DIRECTIONS FOR THIS TASK: In the entries below, find every line with the string "internal" and copy it.

━━━━

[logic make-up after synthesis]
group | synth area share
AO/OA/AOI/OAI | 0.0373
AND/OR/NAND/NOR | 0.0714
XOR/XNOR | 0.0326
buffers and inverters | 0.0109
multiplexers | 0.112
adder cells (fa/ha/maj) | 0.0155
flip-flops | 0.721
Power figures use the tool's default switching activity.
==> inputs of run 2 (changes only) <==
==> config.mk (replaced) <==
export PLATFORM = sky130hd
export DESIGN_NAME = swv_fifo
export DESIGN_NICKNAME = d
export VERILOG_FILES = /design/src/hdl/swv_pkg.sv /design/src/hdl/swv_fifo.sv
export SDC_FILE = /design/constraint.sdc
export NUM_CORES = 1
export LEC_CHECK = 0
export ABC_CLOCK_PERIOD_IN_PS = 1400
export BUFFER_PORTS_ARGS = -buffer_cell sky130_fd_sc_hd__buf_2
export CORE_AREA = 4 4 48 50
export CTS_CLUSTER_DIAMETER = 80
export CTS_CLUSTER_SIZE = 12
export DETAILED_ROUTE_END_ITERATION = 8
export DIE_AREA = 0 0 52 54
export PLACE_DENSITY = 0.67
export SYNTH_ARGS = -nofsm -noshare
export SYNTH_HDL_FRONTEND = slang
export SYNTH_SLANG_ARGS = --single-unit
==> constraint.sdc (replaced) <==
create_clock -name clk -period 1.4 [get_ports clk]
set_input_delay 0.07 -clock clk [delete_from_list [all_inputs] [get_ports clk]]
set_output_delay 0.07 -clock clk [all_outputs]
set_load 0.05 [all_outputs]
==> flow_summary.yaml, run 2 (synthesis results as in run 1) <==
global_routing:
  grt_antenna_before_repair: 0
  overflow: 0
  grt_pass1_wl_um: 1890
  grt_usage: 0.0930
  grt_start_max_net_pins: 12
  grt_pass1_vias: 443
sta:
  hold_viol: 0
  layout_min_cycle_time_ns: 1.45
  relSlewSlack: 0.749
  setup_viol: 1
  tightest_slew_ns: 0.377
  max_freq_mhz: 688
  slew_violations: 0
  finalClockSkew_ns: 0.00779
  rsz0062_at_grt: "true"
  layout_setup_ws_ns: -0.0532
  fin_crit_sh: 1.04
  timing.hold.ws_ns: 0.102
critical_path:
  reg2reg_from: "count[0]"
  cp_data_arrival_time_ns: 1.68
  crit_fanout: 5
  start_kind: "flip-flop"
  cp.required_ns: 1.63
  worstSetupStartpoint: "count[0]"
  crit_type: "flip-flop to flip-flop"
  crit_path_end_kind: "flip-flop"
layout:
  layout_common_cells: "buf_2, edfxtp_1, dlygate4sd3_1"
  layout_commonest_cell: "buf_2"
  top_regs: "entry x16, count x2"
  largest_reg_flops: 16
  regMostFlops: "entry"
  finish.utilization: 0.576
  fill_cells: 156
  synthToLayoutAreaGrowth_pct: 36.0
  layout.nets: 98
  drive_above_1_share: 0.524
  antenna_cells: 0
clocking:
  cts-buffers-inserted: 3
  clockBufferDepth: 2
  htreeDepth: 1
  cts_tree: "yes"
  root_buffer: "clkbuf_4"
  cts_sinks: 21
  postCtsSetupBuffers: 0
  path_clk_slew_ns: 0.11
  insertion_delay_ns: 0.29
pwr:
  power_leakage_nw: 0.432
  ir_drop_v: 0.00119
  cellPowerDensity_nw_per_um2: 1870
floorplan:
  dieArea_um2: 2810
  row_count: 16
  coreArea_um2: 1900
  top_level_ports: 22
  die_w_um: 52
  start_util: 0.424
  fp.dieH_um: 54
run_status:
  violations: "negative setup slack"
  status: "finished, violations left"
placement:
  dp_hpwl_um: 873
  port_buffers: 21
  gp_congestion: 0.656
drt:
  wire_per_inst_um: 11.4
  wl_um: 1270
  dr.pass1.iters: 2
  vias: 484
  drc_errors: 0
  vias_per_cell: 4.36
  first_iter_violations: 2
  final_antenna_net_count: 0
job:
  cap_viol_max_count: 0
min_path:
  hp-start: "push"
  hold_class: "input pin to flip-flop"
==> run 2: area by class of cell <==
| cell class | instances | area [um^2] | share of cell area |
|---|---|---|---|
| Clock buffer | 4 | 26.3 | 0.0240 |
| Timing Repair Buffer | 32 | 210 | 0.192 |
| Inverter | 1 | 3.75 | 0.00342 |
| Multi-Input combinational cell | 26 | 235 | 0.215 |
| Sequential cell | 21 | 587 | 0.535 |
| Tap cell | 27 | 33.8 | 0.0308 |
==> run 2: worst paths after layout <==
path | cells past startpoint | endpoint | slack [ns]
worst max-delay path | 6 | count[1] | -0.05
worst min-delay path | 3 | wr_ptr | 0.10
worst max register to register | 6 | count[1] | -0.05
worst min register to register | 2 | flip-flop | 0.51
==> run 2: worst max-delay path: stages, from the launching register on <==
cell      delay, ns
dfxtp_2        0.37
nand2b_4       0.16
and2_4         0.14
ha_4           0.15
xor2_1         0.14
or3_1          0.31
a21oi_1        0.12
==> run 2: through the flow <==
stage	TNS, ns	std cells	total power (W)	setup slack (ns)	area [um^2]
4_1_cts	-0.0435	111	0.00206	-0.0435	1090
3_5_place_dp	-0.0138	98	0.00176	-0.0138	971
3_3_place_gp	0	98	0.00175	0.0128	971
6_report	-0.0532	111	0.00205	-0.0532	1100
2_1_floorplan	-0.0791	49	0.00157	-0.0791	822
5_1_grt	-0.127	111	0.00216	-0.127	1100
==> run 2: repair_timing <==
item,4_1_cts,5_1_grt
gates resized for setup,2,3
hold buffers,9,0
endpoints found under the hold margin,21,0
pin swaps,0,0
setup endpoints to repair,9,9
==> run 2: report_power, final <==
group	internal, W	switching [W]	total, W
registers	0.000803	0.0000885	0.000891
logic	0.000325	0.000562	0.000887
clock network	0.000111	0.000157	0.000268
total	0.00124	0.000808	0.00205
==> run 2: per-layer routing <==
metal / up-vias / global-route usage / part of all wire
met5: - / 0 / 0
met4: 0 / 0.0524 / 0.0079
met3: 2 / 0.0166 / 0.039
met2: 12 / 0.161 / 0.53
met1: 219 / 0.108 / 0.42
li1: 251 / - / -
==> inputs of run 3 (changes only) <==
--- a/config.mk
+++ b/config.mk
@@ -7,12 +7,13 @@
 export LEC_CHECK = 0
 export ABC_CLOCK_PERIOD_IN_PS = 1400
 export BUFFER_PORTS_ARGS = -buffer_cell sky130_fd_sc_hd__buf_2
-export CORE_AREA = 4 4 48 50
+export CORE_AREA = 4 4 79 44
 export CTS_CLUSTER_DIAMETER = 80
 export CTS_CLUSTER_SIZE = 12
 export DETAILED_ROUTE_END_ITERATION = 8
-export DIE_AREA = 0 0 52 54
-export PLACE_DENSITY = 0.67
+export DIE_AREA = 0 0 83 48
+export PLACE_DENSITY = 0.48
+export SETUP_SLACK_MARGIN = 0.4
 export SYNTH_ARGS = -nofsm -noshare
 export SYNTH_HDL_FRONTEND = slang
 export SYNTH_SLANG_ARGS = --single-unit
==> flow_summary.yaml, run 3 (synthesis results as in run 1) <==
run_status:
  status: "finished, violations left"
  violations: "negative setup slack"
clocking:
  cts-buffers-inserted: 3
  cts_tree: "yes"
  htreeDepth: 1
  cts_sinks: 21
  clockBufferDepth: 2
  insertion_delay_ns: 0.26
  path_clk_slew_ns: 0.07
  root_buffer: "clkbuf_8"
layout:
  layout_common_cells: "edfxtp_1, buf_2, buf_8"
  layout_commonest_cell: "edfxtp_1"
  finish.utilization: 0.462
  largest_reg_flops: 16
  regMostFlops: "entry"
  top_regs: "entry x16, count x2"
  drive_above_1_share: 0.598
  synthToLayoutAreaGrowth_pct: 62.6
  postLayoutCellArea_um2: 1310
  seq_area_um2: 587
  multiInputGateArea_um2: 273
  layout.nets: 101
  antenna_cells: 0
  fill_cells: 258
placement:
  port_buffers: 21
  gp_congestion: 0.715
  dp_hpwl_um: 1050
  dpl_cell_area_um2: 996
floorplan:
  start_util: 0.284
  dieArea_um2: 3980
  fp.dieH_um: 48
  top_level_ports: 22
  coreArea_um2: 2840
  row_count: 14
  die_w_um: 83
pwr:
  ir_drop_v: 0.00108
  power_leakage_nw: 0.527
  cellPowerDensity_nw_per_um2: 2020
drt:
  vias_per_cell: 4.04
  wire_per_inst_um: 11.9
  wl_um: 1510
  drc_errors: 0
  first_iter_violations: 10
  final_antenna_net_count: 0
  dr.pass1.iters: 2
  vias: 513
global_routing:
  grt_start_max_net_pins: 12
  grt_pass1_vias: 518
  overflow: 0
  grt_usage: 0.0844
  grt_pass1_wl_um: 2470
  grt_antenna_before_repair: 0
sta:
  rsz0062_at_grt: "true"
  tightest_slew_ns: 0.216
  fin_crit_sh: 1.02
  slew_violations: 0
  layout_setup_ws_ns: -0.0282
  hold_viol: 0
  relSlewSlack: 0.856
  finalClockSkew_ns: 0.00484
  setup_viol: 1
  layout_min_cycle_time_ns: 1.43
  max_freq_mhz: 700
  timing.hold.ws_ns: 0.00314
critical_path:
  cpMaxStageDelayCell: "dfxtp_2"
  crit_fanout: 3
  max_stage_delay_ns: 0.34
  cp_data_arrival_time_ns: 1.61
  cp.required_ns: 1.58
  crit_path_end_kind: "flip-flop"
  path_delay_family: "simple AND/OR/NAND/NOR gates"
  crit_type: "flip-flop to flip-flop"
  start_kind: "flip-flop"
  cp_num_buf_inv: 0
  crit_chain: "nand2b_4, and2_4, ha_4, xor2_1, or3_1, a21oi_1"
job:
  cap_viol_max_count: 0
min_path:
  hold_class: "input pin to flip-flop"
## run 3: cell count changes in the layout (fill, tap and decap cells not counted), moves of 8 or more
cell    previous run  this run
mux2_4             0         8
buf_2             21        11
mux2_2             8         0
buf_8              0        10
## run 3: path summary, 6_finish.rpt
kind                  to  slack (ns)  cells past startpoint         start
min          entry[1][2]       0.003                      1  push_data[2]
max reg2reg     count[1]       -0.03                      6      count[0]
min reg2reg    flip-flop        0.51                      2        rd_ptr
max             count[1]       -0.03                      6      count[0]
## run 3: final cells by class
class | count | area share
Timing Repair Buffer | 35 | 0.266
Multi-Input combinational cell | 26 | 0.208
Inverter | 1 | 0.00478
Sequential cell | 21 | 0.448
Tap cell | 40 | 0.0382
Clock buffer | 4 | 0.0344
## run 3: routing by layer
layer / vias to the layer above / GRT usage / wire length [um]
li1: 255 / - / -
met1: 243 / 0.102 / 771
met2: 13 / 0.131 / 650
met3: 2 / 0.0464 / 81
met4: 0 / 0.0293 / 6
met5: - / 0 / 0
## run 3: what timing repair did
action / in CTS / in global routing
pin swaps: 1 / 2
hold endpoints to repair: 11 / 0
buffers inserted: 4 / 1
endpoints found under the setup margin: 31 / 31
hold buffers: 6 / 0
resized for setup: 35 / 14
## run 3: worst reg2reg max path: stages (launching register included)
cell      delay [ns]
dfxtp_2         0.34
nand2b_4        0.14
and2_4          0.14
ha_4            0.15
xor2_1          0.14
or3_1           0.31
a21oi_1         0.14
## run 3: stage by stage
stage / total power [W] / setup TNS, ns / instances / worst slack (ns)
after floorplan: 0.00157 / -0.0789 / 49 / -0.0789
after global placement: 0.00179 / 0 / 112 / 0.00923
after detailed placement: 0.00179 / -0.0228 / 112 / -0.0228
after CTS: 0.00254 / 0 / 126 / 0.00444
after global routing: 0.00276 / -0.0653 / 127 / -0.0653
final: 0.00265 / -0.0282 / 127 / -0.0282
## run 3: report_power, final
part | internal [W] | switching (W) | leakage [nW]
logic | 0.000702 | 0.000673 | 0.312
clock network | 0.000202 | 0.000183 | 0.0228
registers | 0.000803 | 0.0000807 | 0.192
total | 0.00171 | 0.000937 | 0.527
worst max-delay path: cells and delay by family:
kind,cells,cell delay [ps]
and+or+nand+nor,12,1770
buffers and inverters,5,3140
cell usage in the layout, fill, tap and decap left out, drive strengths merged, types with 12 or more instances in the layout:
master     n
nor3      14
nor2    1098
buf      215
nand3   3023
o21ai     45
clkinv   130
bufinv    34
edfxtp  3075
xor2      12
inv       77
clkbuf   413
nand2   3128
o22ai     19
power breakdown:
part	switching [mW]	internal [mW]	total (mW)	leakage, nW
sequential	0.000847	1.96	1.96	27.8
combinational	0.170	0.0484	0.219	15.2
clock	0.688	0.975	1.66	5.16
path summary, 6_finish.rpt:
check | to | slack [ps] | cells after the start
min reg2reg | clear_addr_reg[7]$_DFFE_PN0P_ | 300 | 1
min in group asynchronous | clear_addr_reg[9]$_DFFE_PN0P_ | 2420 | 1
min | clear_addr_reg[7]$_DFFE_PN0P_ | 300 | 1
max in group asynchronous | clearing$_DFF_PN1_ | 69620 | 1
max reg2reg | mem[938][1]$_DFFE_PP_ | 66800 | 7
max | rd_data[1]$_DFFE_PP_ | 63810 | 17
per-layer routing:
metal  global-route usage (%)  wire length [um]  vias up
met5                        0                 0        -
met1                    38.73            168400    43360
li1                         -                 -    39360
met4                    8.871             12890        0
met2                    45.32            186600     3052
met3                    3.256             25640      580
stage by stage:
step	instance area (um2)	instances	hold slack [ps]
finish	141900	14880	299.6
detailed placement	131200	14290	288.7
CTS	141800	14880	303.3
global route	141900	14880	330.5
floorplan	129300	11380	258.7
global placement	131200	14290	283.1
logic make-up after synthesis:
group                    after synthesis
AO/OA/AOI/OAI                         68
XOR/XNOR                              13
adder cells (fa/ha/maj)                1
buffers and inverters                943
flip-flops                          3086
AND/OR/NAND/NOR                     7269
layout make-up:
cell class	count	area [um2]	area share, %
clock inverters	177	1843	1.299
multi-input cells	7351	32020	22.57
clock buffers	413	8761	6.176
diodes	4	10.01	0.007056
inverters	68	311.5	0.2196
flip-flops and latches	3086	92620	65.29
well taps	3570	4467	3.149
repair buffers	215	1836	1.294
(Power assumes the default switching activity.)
## src/rtl/core/srt_pkg.sv

```systemverilog
// srt_pkg: shared types, codes and defaults for the section reference tracker.
// Used by every module under rtl/core; depends on nothing.
package srt_pkg;

    localparam int BUFFER_ENTRIES_DEFAULT  = 1024;
    localparam int SECTION_ENTRIES_DEFAULT = 64;

    localparam logic [63:0] ALL_ONES = '1;

    typedef enum logic [2:0] {
        OP_REGISTER = 3'd0,
        OP_ALLOCATE = 3'd1,
        OP_FREE     = 3'd2,
        OP_SET_BASE = 3'd3,
        OP_FALLBACK = 3'd4,
        OP_PLAN     = 3'd5,
        OP_DISCARD  = 3'd6,
        OP_NOP      = 3'd7
    } op_t;

    typedef enum logic [3:0] {
        ERR_OK               = 4'd0,
        ERR_UNKNOWN_BUFFER   = 4'd1,
        ERR_NOT_IN_SECTION   = 4'd2,
        ERR_ALLOC_AFTER_FREE = 4'd3,
        ERR_BAD_FREE         = 4'd4,
        ERR_BASE_CONFLICT    = 4'd5,
        ERR_PLAN_STATE       = 4'd6,
        ERR_UNDERFLOW        = 4'd7,
        ERR_ALREADY_REG      = 4'd8
    } err_t;

    typedef enum logic [1:0] {
        ST_UNALLOC = 2'd0,
        ST_ALLOC   = 2'd1,
        ST_FREED   = 2'd2
    } bstate_t;

    typedef struct packed {
        logic    registered;
        bstate_t state;
    } buf_entry_t;

    typedef struct packed {
        logic [63:0] result_offset;
        logic        first_in_section;
        logic        should_release;
        logic        section_in_use;
        err_t        error_code;
    } result_t;

    // write strobes from the execute logic
    typedef struct packed {
        logic buf_wr;
        logic sec_wr;
        logic plan_set;
        logic plan_clr;
    } ctl_t;

endpackage

```

## src/rtl/core/srt_exec.sv

```systemverilog
// srt_exec: combinational decode and update of one operation from the buffer
// and section entries read for it. Depends on srt_pkg.
module srt_exec
    import srt_pkg::*;
#(
    parameter int BUFFER_ENTRIES  = BUFFER_ENTRIES_DEFAULT,
    parameter int SECTION_ENTRIES = SECTION_ENTRIES_DEFAULT,
    parameter int CW              = 11
)
(
    input  logic [2:0]    opcode,
    input  logic [9:0]    buffer_index,
    input  logic [5:0]    section_id,
    input  logic          in_section,
    input  logic [63:0]   offset_from_base,
    input  logic [63:0]   base_address,
    input  logic [63:0]   present_offset,
    input  logic          rollback,
    input  buf_entry_t    buf_rd,
    input  logic [CW-1:0] ua,
    input  logic [CW-1:0] al,
    input  logic [CW-1:0] fr,
    input  logic [63:0]   base,
    input  logic          planned,
    output result_t       res,
    output ctl_t          ctl,
    output buf_entry_t    buf_wd,
    output logic [CW-1:0] ua_n,
    output logic [CW-1:0] al_n,
    output logic [CW-1:0] fr_n,
    output logic [63:0]   base_n
);

    op_t     op;
    bstate_t st;
    logic    b_ok;
    logic    s_ok;
    logic    empties;

    assign op      = op_t'(opcode);
    assign st      = buf_rd.state;
    assign b_ok    = 17'(buffer_index) < 17'(BUFFER_ENTRIES);
    assign s_ok    = 7'(section_id) < 7'(SECTION_ENTRIES);
    assign empties = (fr == CW'(1)) && (al == '0);

    always_comb
    begin
        res.result_offset    = '0;
        res.first_in_section = 1'b0;
        res.should_release   = 1'b0;
        res.section_in_use   = 1'b0;
        res.error_code       = ERR_OK;
        ctl                  = '0;
        buf_wd.registered    = 1'b1;
        buf_wd.state         = ST_UNALLOC;
        ua_n                 = ua;
        al_n                 = al;
        fr_n                 = fr;
        base_n               = base;

        unique case (op)
            OP_NOP:
            begin
            end
            OP_DISCARD:
            begin
                ctl.plan_clr = 1'b1;
            end
            OP_SET_BASE:
            begin
                if (!s_ok)
                begin
                    res.error_code = ERR_NOT_IN_SECTION;
                end
                else if (base_address != ALL_ONES)
                begin
                    if (base != ALL_ONES || al != CW'(1) || fr != '0)
                    begin
                        res.error_code = ERR_BASE_CONFLICT;
                    end
                end
                else if (base == ALL_ONES || al != '0 || fr != '0)
                begin
                    res.error_code = ERR_BASE_CONFLICT;
                end
                if (res.error_code == ERR_OK)
                begin
                    ctl.sec_wr = 1'b1;
                    base_n     = base_address;
                end
            end
            default:
            begin
                // buffer operations: common checks first
                if (!in_section)
                begin
                    if (op != OP_FALLBACK && op != OP_PLAN)
                    begin
                        res.error_code = ERR_NOT_IN_SECTION;
                    end
                end
                else if (!b_ok)
                begin
                    res.error_code = ERR_UNKNOWN_BUFFER;
                end
                else if (!s_ok)
                begin
                    res.error_code = ERR_NOT_IN_SECTION;
                end
                else if (op == OP_REGISTER)
                begin
                    if (buf_rd.registered)
                    begin
                        res.error_code = ERR_ALREADY_REG;
                    end
                    else
                    begin
                        ctl.buf_wr = 1'b1;
                        ctl.sec_wr = 1'b1;
                        ua_n       = ua + CW'(1);
                    end
                end
                else if (!buf_rd.registered)
                begin
                    res.error_code = ERR_UNKNOWN_BUFFER;
                end
                else if (op == OP_ALLOCATE)
                begin
                    if (st == ST_ALLOC)
                    begin
                        res.result_offset = present_offset;
                    end
                    else if (st != ST_UNALLOC)
                    begin
                        res.error_code = ERR_ALLOC_AFTER_FREE;
                    end
                    else if (ua == '0)
                    begin
                        res.error_code = ERR_UNDERFLOW;
                    end
                    else
                    begin
                        if (al == '0 && fr == '0)
                        begin
                            res.first_in_section = 1'b1;
                            res.result_offset    = ALL_ONES;
                        end
                        else
                        begin
                            res.result_offset = base + offset_from_base;
                        end
                        ua_n         = ua - CW'(1);
                        al_n         = al + CW'(1);
                        buf_wd.state = ST_ALLOC;
                        ctl.buf_wr   = 1'b1;
                        ctl.sec_wr   = 1'b1;
                    end
                end
                else if (op == OP_FREE)
                begin
                    if (st == ST_ALLOC)
                    begin
                        if (al == '0)
                        begin
                            res.error_code = ERR_UNDERFLOW;
                        end
                        else
                        begin
                            al_n = al - CW'(1);
                        end
                    end
                    else if (st == ST_FREED)
                    begin
                        if (fr == '0)
                        begin
                            res.error_code = ERR_UNDERFLOW;
                        end
                        else
                        begin
                            fr_n = fr - CW'(1);
                        end
                    end
                    else
                    begin
                        res.error_code = ERR_BAD_FREE;
                    end
                    if (res.error_code == ERR_OK)
                    begin
                        if (rollback)
                        begin
                            ua_n         = ua + CW'(1);
                            buf_wd.state = ST_UNALLOC;
                        end
                        else
                        begin
                            fr_n         = fr_n + CW'(1);
                            buf_wd.state = ST_FREED;
                        end
                        ctl.buf_wr         = 1'b1;
                        ctl.sec_wr         = 1'b1;
                        res.should_release = (al_n == '0) && ((fr_n == '0) || (ua_n == '0));
                    end
                end
                else if (op == OP_FALLBACK)
                begin
                    if (st == ST_FREED)
                    begin
                        if (fr == '0)
                        begin
                            res.error_code = ERR_UNDERFLOW;
                        end
                        else if (empties && base == ALL_ONES)
                        begin
                            res.error_code = ERR_BASE_CONFLICT;
                        end
                        else
                        begin
                            fr_n = fr - CW'(1);
                            ua_n = ua + CW'(1);
                            if (empties)
                            begin
                                base_n = ALL_ONES;
                            end
                            buf_wd.state = ST_UNALLOC;
                            ctl.buf_wr   = 1'b1;
                            ctl.sec_wr   = 1'b1;
                        end
                    end
                    else if (st != ST_UNALLOC)
                    begin
                        res.error_code = ERR_BAD_FREE;
                    end
                end
                else
                begin
                    // plan
                    if (st != ST_UNALLOC)
                    begin
                        res.error_code = ERR_PLAN_STATE;
                    end
                    else if (planned)
                    begin
                        res.section_in_use = 1'b1;
                    end
                    else if (ua == '0)
                    begin
                        res.error_code = ERR_UNDERFLOW;
                    end
                    else
                    begin
                        ctl.plan_set       = 1'b1;
                        res.section_in_use = (al != '0) || (fr != '0);
                    end
                end
            end
        endcase

        if (res.error_code != ERR_OK)
        begin
            res.result_offset    = '0;
            res.first_in_section = 1'b0;
            res.should_release   = 1'b0;
            res.section_in_use   = 1'b0;
        end
    end

endmodule

```
### config.mk
export PLATFORM = sky130hd
export DESIGN_NAME = huffman_letter_code_length
export DESIGN_NICKNAME = d
export VERILOG_FILES = /design/src/design/hlcl_pkg.sv /design/src/design/huffman_letter_code_length.sv
export SDC_FILE = /design/constraint.sdc
export NUM_CORES = 2
export LEC_CHECK = 0
export ABC_AREA = 1
export ABC_CLOCK_PERIOD_IN_PS = 7750
export BUFFER_PORTS_ARGS = -buffer_cell sky130_fd_sc_hd__buf_2
export CORE_UTILIZATION = 59
export DETAILED_ROUTE_END_ITERATION = 12
export GPL_TIMING_DRIVEN = 0
export HOLD_SLACK_MARGIN = 0.02
export PLACE_DENSITY_LB_ADDON = 0.12
export SLEW_MARGIN = 20
export SYNTH_ARGS = -nofsm -noshare
export SYNTH_HDL_FRONTEND = slang
export SYNTH_SLANG_ARGS = --single-unit
### constraint.sdc
create_clock -name clk -period 7.75 [get_ports clk]
set_input_delay 0.3875 -clock clk [delete_from_list [all_inputs] [get_ports clk]]
set_output_delay 0.3875 -clock clk [all_outputs]
set_load 0.02 [all_outputs]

━━━━

RESPONSE FOR THIS EXERCISE:
group	internal, W	switching [W]	total, W
part | internal [W] | switching (W) | leakage [nW]
part	switching [mW]	internal [mW]	total (mW)	leakage, nW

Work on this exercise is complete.